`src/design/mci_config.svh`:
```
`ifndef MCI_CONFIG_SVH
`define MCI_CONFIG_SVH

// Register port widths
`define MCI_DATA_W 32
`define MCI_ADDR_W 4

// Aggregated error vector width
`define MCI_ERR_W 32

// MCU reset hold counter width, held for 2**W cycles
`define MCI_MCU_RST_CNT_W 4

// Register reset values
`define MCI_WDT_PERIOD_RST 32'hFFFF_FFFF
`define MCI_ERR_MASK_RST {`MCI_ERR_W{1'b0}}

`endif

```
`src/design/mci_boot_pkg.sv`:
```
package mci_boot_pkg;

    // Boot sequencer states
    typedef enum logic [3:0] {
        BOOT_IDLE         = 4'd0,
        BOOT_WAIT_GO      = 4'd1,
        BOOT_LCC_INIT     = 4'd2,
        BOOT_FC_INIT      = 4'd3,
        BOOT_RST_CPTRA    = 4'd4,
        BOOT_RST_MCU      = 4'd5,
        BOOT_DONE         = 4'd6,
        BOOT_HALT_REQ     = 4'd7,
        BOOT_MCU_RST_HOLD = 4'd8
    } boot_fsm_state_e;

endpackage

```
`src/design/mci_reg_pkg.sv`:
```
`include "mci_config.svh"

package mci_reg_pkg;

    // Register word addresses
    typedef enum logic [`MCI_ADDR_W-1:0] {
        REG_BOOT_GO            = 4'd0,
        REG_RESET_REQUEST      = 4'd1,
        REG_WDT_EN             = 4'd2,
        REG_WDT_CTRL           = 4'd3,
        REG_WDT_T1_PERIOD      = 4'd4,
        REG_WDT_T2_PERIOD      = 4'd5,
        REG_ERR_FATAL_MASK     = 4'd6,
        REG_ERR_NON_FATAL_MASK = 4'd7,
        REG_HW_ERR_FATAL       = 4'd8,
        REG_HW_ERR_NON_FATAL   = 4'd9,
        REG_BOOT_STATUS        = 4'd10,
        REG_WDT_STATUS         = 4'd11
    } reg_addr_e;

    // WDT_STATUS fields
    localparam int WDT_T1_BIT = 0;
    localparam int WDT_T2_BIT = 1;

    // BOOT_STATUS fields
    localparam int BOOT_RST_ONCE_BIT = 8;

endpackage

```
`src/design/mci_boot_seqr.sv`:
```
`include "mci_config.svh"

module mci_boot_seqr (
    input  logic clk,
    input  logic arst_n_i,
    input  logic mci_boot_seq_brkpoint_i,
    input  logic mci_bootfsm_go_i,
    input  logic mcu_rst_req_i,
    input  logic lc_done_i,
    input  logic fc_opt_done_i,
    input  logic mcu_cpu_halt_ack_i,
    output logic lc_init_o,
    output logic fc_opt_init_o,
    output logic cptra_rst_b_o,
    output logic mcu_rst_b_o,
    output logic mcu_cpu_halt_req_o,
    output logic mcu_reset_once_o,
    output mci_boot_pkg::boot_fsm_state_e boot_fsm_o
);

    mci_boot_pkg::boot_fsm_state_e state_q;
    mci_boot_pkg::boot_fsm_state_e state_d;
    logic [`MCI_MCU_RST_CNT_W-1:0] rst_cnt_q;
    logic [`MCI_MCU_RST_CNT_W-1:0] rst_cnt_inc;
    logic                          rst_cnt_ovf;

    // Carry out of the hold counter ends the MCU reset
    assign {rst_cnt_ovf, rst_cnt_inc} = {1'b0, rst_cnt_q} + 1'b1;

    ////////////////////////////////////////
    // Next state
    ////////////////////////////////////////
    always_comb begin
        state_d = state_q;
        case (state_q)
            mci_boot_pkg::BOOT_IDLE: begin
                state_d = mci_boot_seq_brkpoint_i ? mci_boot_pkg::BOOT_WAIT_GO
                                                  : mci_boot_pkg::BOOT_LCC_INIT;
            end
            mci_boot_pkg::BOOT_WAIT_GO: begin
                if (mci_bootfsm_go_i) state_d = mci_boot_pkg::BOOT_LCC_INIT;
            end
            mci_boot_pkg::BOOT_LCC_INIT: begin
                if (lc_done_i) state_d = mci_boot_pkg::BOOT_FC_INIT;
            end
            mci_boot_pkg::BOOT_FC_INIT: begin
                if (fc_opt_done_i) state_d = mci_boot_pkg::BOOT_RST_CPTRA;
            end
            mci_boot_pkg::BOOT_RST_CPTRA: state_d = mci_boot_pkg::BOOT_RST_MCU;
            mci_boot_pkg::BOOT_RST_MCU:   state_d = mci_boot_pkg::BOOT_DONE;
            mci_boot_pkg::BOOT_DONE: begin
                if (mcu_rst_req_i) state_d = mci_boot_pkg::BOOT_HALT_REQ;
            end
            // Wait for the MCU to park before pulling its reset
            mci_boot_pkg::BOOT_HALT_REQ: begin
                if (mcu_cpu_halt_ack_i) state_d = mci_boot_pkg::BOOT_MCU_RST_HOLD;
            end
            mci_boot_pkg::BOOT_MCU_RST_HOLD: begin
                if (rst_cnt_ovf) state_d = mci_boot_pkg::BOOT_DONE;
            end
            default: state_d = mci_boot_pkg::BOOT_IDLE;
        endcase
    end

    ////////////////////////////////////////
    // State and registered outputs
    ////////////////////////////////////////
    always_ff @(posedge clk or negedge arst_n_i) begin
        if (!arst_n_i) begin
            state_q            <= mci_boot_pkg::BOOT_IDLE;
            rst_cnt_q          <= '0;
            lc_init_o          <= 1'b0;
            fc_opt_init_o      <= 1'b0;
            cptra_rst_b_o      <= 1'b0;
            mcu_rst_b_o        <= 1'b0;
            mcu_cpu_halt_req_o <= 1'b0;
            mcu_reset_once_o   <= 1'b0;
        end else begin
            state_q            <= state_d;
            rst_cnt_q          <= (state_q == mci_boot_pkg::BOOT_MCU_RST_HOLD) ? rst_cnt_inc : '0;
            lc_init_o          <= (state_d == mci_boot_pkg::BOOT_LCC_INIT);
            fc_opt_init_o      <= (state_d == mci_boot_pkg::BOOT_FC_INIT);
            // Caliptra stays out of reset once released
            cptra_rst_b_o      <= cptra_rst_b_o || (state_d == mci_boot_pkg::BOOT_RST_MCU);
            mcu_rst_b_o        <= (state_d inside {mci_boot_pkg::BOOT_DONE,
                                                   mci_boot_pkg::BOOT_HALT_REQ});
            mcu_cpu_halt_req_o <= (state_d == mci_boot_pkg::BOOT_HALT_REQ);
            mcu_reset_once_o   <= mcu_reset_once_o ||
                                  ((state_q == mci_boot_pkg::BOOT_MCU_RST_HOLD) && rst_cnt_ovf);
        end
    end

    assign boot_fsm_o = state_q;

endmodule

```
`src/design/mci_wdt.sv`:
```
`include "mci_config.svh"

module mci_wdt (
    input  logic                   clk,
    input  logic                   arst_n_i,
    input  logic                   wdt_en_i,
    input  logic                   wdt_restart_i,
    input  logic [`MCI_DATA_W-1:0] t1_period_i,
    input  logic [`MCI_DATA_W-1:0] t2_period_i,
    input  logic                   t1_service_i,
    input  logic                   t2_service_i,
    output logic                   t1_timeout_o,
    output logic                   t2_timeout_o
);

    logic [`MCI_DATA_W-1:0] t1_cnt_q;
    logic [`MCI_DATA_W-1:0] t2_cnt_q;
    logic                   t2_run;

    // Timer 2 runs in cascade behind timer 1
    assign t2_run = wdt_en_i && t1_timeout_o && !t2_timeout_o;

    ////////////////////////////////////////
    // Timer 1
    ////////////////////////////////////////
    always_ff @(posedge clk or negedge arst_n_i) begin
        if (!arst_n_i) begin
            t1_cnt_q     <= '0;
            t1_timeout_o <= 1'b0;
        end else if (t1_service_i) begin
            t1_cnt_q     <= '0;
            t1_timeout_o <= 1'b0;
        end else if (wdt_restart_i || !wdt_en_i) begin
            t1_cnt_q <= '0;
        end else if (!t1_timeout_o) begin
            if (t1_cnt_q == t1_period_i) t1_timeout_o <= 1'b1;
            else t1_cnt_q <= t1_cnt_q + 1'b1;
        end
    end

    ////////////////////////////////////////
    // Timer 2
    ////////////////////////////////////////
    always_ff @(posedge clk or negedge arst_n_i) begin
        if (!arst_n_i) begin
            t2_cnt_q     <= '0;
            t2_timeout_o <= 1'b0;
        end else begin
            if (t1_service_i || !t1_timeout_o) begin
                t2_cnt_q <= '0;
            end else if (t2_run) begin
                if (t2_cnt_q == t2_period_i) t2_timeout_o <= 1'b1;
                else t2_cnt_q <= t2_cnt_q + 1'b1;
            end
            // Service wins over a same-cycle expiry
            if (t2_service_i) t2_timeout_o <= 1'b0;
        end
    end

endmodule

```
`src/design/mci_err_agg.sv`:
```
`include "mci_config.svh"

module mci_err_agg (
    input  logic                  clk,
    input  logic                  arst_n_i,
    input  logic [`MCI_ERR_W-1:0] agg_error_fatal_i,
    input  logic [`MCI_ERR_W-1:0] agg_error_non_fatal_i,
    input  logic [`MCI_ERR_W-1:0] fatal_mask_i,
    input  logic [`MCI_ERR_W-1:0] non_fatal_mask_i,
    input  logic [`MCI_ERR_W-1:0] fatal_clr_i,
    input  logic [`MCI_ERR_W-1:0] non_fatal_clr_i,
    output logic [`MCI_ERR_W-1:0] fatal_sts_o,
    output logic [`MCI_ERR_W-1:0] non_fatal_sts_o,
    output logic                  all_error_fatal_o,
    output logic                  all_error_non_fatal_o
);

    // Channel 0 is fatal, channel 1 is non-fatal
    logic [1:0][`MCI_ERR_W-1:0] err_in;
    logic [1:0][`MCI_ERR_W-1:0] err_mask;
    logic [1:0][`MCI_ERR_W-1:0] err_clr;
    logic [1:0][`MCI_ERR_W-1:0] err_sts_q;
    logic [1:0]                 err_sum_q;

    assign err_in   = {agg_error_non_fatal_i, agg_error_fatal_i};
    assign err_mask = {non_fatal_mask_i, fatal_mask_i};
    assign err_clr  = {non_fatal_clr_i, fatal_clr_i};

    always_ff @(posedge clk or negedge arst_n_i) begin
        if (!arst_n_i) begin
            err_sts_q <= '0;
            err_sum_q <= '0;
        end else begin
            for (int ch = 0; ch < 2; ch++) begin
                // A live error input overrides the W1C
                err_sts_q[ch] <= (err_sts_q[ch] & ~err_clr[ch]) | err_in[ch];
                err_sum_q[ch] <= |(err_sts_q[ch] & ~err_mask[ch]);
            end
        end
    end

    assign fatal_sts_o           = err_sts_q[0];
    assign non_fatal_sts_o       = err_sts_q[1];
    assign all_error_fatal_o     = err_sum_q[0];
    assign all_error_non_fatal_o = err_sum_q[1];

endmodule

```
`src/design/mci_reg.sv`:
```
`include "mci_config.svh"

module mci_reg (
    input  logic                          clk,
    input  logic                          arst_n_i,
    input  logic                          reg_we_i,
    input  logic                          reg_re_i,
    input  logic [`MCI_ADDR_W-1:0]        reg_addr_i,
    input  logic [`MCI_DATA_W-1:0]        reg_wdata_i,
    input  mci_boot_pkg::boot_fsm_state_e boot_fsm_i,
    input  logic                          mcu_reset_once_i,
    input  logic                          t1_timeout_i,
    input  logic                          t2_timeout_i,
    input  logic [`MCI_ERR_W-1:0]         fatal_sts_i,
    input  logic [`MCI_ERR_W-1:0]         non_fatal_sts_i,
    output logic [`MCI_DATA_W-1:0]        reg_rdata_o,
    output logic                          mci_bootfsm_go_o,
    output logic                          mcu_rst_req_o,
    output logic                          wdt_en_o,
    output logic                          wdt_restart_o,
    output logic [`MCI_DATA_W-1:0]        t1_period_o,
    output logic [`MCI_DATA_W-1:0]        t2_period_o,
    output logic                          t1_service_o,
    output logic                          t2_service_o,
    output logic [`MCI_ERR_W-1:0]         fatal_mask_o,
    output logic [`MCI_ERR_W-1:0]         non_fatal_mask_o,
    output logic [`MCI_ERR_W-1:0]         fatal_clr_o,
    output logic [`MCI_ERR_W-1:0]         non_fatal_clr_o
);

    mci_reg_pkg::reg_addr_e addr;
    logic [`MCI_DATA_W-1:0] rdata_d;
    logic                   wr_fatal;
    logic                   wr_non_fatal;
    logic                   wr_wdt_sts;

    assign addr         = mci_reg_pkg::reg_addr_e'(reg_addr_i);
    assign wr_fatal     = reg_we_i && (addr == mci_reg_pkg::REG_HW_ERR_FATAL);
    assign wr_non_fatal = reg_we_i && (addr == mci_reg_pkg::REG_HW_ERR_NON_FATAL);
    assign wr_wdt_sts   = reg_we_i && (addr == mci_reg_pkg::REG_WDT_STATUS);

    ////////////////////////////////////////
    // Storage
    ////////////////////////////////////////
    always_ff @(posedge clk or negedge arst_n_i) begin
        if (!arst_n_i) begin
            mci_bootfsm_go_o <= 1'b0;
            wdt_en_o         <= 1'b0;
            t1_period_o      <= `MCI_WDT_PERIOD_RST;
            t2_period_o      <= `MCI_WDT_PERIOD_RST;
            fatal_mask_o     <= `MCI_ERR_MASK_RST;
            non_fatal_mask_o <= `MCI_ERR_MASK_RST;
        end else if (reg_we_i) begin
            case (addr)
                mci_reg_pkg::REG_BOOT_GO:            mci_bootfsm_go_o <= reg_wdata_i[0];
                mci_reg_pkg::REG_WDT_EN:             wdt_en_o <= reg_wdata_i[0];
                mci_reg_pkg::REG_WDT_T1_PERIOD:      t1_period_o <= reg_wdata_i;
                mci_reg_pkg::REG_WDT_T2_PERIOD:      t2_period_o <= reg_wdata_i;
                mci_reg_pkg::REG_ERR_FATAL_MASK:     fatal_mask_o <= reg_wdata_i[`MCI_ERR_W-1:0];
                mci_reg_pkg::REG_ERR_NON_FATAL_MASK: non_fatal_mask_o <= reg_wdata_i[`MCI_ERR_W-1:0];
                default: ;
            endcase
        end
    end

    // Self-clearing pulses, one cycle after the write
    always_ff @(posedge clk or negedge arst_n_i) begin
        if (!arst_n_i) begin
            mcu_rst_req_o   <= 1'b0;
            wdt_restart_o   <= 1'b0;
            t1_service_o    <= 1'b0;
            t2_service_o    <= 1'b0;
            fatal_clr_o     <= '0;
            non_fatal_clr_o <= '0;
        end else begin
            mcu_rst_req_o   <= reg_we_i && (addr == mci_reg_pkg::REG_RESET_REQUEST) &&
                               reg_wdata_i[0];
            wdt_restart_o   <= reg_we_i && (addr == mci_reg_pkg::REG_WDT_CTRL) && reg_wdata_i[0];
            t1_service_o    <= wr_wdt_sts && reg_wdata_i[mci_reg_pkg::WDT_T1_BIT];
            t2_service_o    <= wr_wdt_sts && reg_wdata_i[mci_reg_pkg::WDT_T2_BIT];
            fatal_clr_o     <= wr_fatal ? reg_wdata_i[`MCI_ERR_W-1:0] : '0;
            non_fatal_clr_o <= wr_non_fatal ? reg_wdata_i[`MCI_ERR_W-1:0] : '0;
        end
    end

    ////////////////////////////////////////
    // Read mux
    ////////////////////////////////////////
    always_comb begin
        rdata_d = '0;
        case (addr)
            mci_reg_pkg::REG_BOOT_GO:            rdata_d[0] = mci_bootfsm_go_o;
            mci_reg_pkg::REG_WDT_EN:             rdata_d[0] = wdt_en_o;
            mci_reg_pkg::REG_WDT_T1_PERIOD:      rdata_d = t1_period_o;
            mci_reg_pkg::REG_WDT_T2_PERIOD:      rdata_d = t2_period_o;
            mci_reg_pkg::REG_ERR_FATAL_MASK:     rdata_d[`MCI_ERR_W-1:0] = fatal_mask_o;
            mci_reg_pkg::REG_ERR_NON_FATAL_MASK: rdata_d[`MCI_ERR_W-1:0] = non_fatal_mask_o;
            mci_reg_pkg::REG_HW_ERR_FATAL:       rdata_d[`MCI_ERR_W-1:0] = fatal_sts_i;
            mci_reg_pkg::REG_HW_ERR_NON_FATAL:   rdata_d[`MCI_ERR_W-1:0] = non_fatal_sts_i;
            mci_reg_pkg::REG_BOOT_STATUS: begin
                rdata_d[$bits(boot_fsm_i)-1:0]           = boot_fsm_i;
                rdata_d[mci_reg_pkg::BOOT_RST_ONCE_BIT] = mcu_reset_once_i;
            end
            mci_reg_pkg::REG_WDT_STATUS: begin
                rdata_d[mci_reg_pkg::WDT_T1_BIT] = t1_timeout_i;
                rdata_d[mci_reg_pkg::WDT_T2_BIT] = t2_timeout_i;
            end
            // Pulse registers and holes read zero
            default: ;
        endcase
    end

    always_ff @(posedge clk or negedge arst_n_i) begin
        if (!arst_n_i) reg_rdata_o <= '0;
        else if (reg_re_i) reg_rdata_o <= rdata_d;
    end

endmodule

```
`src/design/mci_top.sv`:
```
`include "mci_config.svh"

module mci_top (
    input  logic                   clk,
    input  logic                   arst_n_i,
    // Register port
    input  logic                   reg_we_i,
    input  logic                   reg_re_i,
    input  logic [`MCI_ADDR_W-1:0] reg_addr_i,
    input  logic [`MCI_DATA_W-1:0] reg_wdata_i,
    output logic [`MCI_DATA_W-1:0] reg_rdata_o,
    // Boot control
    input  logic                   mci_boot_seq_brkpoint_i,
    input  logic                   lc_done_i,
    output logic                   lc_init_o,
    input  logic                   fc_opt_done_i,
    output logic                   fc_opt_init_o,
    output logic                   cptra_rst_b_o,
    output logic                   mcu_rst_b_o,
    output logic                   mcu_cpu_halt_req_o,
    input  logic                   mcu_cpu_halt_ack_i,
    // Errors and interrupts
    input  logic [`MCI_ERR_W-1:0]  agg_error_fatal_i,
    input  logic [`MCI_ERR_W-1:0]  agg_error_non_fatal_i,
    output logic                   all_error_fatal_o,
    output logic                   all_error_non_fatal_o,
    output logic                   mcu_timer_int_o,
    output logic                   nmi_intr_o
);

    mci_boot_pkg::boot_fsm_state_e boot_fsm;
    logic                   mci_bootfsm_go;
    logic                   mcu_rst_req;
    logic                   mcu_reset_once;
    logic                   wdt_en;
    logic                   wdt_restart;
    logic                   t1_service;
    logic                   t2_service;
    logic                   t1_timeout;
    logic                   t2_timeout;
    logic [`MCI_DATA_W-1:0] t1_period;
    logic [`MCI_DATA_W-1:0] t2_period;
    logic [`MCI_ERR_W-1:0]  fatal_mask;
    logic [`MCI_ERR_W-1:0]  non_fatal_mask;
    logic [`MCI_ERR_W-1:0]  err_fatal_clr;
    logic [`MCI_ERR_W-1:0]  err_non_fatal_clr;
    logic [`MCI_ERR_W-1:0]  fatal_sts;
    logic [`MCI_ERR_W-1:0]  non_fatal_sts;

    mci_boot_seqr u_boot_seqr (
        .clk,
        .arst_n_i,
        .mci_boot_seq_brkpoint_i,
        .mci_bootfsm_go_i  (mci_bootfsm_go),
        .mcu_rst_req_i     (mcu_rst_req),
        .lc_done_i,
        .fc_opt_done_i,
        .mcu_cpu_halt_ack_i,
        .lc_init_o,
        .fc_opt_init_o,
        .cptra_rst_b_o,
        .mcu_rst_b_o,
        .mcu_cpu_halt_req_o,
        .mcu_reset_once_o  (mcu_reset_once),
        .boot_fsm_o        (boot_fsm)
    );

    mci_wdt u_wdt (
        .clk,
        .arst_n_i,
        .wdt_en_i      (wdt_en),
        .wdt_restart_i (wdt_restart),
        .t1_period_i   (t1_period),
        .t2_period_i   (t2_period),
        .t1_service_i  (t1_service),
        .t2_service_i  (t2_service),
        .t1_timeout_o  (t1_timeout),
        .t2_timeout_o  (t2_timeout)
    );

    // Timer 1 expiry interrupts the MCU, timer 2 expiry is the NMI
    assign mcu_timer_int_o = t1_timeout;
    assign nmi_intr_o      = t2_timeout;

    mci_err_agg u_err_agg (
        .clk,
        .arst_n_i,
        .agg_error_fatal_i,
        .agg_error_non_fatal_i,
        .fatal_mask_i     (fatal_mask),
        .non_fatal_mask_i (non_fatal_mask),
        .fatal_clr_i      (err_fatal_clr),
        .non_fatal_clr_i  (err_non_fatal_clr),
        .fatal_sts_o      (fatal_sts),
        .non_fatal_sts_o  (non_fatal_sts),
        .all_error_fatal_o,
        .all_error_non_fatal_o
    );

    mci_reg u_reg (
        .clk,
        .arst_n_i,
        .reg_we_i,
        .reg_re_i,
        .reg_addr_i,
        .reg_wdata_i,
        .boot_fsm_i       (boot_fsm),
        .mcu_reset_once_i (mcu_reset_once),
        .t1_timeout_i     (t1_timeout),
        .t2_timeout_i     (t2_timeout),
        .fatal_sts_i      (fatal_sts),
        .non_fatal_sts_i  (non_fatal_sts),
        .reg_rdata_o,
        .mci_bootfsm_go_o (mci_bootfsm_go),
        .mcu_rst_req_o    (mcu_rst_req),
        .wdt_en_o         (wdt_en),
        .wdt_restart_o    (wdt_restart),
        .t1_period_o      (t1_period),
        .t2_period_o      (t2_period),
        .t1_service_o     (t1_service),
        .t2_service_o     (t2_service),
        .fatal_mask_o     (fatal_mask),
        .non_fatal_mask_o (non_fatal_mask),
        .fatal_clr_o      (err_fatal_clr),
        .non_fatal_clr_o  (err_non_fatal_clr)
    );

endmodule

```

- **Aim of the exercise**
Select every line of the material above holding the word "typedef" and copy it.

- **Result of this exercise**
    typedef enum logic [3:0] {
    typedef enum logic [`MCI_ADDR_W-1:0] {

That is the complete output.